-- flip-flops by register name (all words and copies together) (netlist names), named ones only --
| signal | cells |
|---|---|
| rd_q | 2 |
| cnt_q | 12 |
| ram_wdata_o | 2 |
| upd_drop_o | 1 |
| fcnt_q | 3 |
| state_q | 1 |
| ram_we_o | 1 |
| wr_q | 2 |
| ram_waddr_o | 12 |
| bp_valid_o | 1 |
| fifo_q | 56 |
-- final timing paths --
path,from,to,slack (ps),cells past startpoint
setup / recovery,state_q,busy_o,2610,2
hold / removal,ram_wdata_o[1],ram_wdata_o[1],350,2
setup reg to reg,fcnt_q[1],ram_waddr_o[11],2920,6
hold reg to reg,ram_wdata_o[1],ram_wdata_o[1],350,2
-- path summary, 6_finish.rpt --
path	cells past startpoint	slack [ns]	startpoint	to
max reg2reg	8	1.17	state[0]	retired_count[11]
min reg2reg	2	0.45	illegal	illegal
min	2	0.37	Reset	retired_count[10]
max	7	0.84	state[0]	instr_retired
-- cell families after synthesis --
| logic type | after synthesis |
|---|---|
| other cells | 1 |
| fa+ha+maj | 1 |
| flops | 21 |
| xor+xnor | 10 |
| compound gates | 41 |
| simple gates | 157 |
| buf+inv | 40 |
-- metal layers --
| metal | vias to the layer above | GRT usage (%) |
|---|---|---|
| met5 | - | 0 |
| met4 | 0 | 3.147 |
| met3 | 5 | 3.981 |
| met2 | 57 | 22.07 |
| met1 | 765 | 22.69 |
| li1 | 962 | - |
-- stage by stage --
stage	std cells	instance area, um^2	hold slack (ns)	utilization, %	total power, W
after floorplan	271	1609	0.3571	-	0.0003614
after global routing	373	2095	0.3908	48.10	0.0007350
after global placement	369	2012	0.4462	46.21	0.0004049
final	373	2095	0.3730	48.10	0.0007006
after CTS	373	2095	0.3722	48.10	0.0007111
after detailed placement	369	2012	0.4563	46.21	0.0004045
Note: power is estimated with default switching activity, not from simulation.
File: src/rtl/joypad_responder.sv
// NES controller-side responder: samples eight buttons on latch and shifts them
// out LSB-first on each host clock rising edge, 4021-style, with A/B auto-fire.
module joypad_responder #(
    parameter int unsigned SYNC_STAGES       = 2,
    parameter bit          LATCH_ACTIVE_HIGH = 1'b1,
    parameter bit          DATA_ACTIVE_LOW   = 1'b1,
    parameter int unsigned TURBO_FRAMES      = 4
) (
    input  logic       clk_in,
    input  logic       rst_in,
    input  logic       jp_latch_in,
    input  logic       jp_clk_in,
    input  logic [7:0] buttons_in,
    input  logic       turbo_a_in,
    input  logic       turbo_b_in,
    output logic       jp_data_out,
    output logic [3:0] bit_cnt_out,
    output logic       frame_strobe_out
);

    localparam int unsigned SYNC_W  = (SYNC_STAGES < 2) ? 2 : SYNC_STAGES;
    localparam int unsigned TURBO_N = (TURBO_FRAMES < 1) ? 1 : TURBO_FRAMES;
    localparam int unsigned TURBO_W = (TURBO_N > 1) ? $clog2(TURBO_N) : 1;
    localparam int unsigned BTN_W   = 8;
    localparam int unsigned CNT_W   = 4;

    localparam logic [CNT_W-1:0]   CNT_MAX    = CNT_W'(BTN_W);
    localparam logic [TURBO_W-1:0] TURBO_LAST = TURBO_W'(TURBO_N - 1);
    localparam logic               LATCH_IDLE = ~LATCH_ACTIVE_HIGH;

    // The normalized latch level is the state; there is no separate state flop.
    typedef enum logic {
        ST_SHIFT = 1'b0,
        ST_LOAD  = 1'b1
    } state_e;

    logic [SYNC_W-1:0]  latch_sync;
    logic [SYNC_W-1:0]  clk_sync;
    logic               latch_q;
    logic               clk_q;
    logic [BTN_W-1:0]   shift_q;
    logic [TURBO_W-1:0] turbo_cnt_q;
    logic               turbo_phase_q;

    logic               latch_s;
    logic               clk_s;
    logic               clk_rise;
    logic               latch_fall;
    state_e             state;
    logic [BTN_W-1:0]   eff;

    logic [BTN_W-1:0]   shift_d;
    logic [CNT_W-1:0]   bit_cnt_d;
    logic [TURBO_W-1:0] turbo_cnt_d;
    logic               turbo_phase_d;
    logic               data_d;
    logic               strobe_d;

    assign latch_s    = LATCH_ACTIVE_HIGH ? latch_sync[SYNC_W-1] : ~latch_sync[SYNC_W-1];
    assign clk_s      = clk_sync[SYNC_W-1];
    assign clk_rise   = ~clk_q & clk_s;
    assign latch_fall = latch_q & ~latch_s;
    assign state      = latch_s ? ST_LOAD : ST_SHIFT;

    // Auto-fire masks A/B off during the released half of the turbo cycle.
    always_comb begin
        eff    = buttons_in;
        eff[0] = buttons_in[0] & (~turbo_a_in | turbo_phase_q);
        eff[1] = buttons_in[1] & (~turbo_b_in | turbo_phase_q);
    end

    // State register: synchronizers, edge history and shift datapath.
    always_ff @(posedge clk_in or posedge rst_in) begin
        if (rst_in) begin
            latch_sync       <= {SYNC_W{LATCH_IDLE}};
            clk_sync         <= '1;
            latch_q          <= 1'b0;
            clk_q            <= 1'b1;
            shift_q          <= '0;
            bit_cnt_out      <= '0;
            turbo_cnt_q      <= '0;
            turbo_phase_q    <= 1'b0;
            jp_data_out      <= DATA_ACTIVE_LOW;
            frame_strobe_out <= 1'b0;
        end else begin
            latch_sync       <= {latch_sync[SYNC_W-2:0], jp_latch_in};
            clk_sync         <= {clk_sync[SYNC_W-2:0], jp_clk_in};
            latch_q          <= latch_s;
            clk_q            <= clk_s;
            shift_q          <= shift_d;
            bit_cnt_out      <= bit_cnt_d;
            turbo_cnt_q      <= turbo_cnt_d;
            turbo_phase_q    <= turbo_phase_d;
            jp_data_out      <= data_d;
            frame_strobe_out <= strobe_d;
        end
    end

    // Next state: load wins over any clock edge; shifting saturates the count at 8.
    always_comb begin
        shift_d   = shift_q;
        bit_cnt_d = bit_cnt_out;
        unique case (state)
            ST_LOAD: begin
                shift_d   = eff;
                bit_cnt_d = '0;
            end
            ST_SHIFT: begin
                if (clk_rise) begin
                    shift_d   = {1'b1, shift_q[BTN_W-1:1]};
                    bit_cnt_d = (bit_cnt_out == CNT_MAX) ? CNT_MAX : bit_cnt_out + CNT_W'(1);
                end
            end
            default: begin
                shift_d   = shift_q;
                bit_cnt_d = bit_cnt_out;
            end
        endcase
    end

    // Turbo phase flips once every TURBO_N frames.
    always_comb begin
        turbo_cnt_d   = turbo_cnt_q;
        turbo_phase_d = turbo_phase_q;
        if (latch_fall) begin
            if (turbo_cnt_q == TURBO_LAST) begin
                turbo_cnt_d   = '0;
                turbo_phase_d = ~turbo_phase_q;
            end else begin
                turbo_cnt_d = turbo_cnt_q + TURBO_W'(1);
            end
        end
    end

    // Outputs: data tracks the next shift LSB so the pin updates with the register.
    always_comb begin
        data_d   = shift_d[0] ^ DATA_ACTIVE_LOW;
        strobe_d = latch_fall;
    end

endmodule
### src/rtl/rsp_hex_encoder.sv
// Response path: pops binary words from the response FIFO and writes them
// to the TX FIFO as ASCII hex, most significant nibble first, followed by an
// optional CR/LF. Back-pressure from the TX FIFO simply holds the FSM in
// place; the character on tx_fifo_din only depends on registered state so
// it stays stable through a stall.
module rsp_hex_encoder
    import rs232_pkg::*;
#(
    parameter int P_DATA_W    = 32,
    parameter int P_EOL_CR    = 1,
    parameter int P_EOL_LF    = 1,
    parameter int P_UPPERCASE = 1
) (
    input  logic                clk,
    input  logic                rst,
    input  logic [P_DATA_W-1:0] rsp_fifo_dout,
    input  logic                rsp_fifo_empty,
    output logic                rsp_fifo_rd_en,
    output logic [7:0]          tx_fifo_din,
    output logic                tx_fifo_wr_en,
    input  logic                tx_fifo_full,
    output logic                busy,
    output logic [15:0]         word_cnt
);

    localparam int P_NIB  = P_DATA_W / 4;
    localparam int NW     = (P_NIB > 1) ? $clog2(P_NIB) : 1;
    localparam bit HAS_CR = (P_EOL_CR != 0);
    localparam bit HAS_LF = (P_EOL_LF != 0);
    localparam bit HAS_UC = (P_UPPERCASE != 0);

    generate
        if (P_DATA_W % 4 != 0) begin : g_cfg_err
            $error("rsp_hex_encoder: P_DATA_W must be a multiple of 4");
        end
    endgenerate

    state_t                state_q;
    state_t                state_d;
    logic [P_DATA_W-1:0]   shreg;
    logic [NW-1:0]         nib_cnt;
    logic                  last_char;

    // State register
    always_ff @(posedge clk or posedge rst) begin
        if (rst)
            state_q <= ST_IDLE;
        else
            state_q <= state_d;
    end

    // Next state: character states only advance on an accepted write
    always_comb begin
        state_d = state_q;
        case (state_q)
            ST_IDLE: if (!rsp_fifo_empty) state_d = ST_POP;
            ST_POP:  state_d = ST_LOAD;
            ST_LOAD: state_d = ST_HEX;
            ST_HEX:
                if (tx_fifo_wr_en && nib_cnt == '0)
                    state_d = HAS_CR ? ST_CR : (HAS_LF ? ST_LF : ST_IDLE);
            ST_CR:   if (tx_fifo_wr_en) state_d = HAS_LF ? ST_LF : ST_IDLE;
            ST_LF:   if (tx_fifo_wr_en) state_d = ST_IDLE;
            default: state_d = ST_IDLE;
        endcase
    end

    // Outputs: pop strobe, character/strobe toward TX FIFO, end-of-word flag
    always_comb begin
        rsp_fifo_rd_en = 1'b0;
        tx_fifo_wr_en  = 1'b0;
        tx_fifo_din    = 8'h00;
        last_char      = 1'b0;
        busy           = (state_q != ST_IDLE);
        case (state_q)
            ST_POP: rsp_fifo_rd_en = 1'b1;
            ST_HEX: begin
                tx_fifo_wr_en = !tx_fifo_full;
                tx_fifo_din   = nib2ascii(shreg[P_DATA_W-1 -: 4], HAS_UC);
                last_char     = (nib_cnt == '0) && !HAS_CR && !HAS_LF;
            end
            ST_CR: begin
                tx_fifo_wr_en = !tx_fifo_full;
                tx_fifo_din   = CHAR_CR;
                last_char     = !HAS_LF;
            end
            ST_LF: begin
                tx_fifo_wr_en = !tx_fifo_full;
                tx_fifo_din   = CHAR_LF;
                last_char     = 1'b1;
            end
            default: ;
        endcase
    end

    // Datapath: load word, shift out a nibble per accepted write, count words
    always_ff @(posedge clk or posedge rst) begin
        if (rst) begin
            shreg    <= '0;
            nib_cnt  <= '0;
            word_cnt <= '0;
        end else begin
            if (state_q == ST_LOAD) begin
                shreg   <= rsp_fifo_dout;
                nib_cnt <= NW'(P_NIB - 1);
            end else if (state_q == ST_HEX && tx_fifo_wr_en) begin
                shreg   <= shreg << 4;
                nib_cnt <= nib_cnt - 1'b1;
            end
            if (tx_fifo_wr_en && last_char)
                word_cnt <= word_cnt + 16'd1;
        end
    end

endmodule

______

Problem requirements
Each line from the first line of the listing through the line with "fifo_q | 56 |" must be output exactly, both ends included, and no other line may appear.

Task response
-- flip-flops by register name (all words and copies together) (netlist names), named ones only --
| signal | cells |
|---|---|
| rd_q | 2 |
| cnt_q | 12 |
| ram_wdata_o | 2 |
| upd_drop_o | 1 |
| fcnt_q | 3 |
| state_q | 1 |
| ram_we_o | 1 |
| wr_q | 2 |
| ram_waddr_o | 12 |
| bp_valid_o | 1 |
| fifo_q | 56 |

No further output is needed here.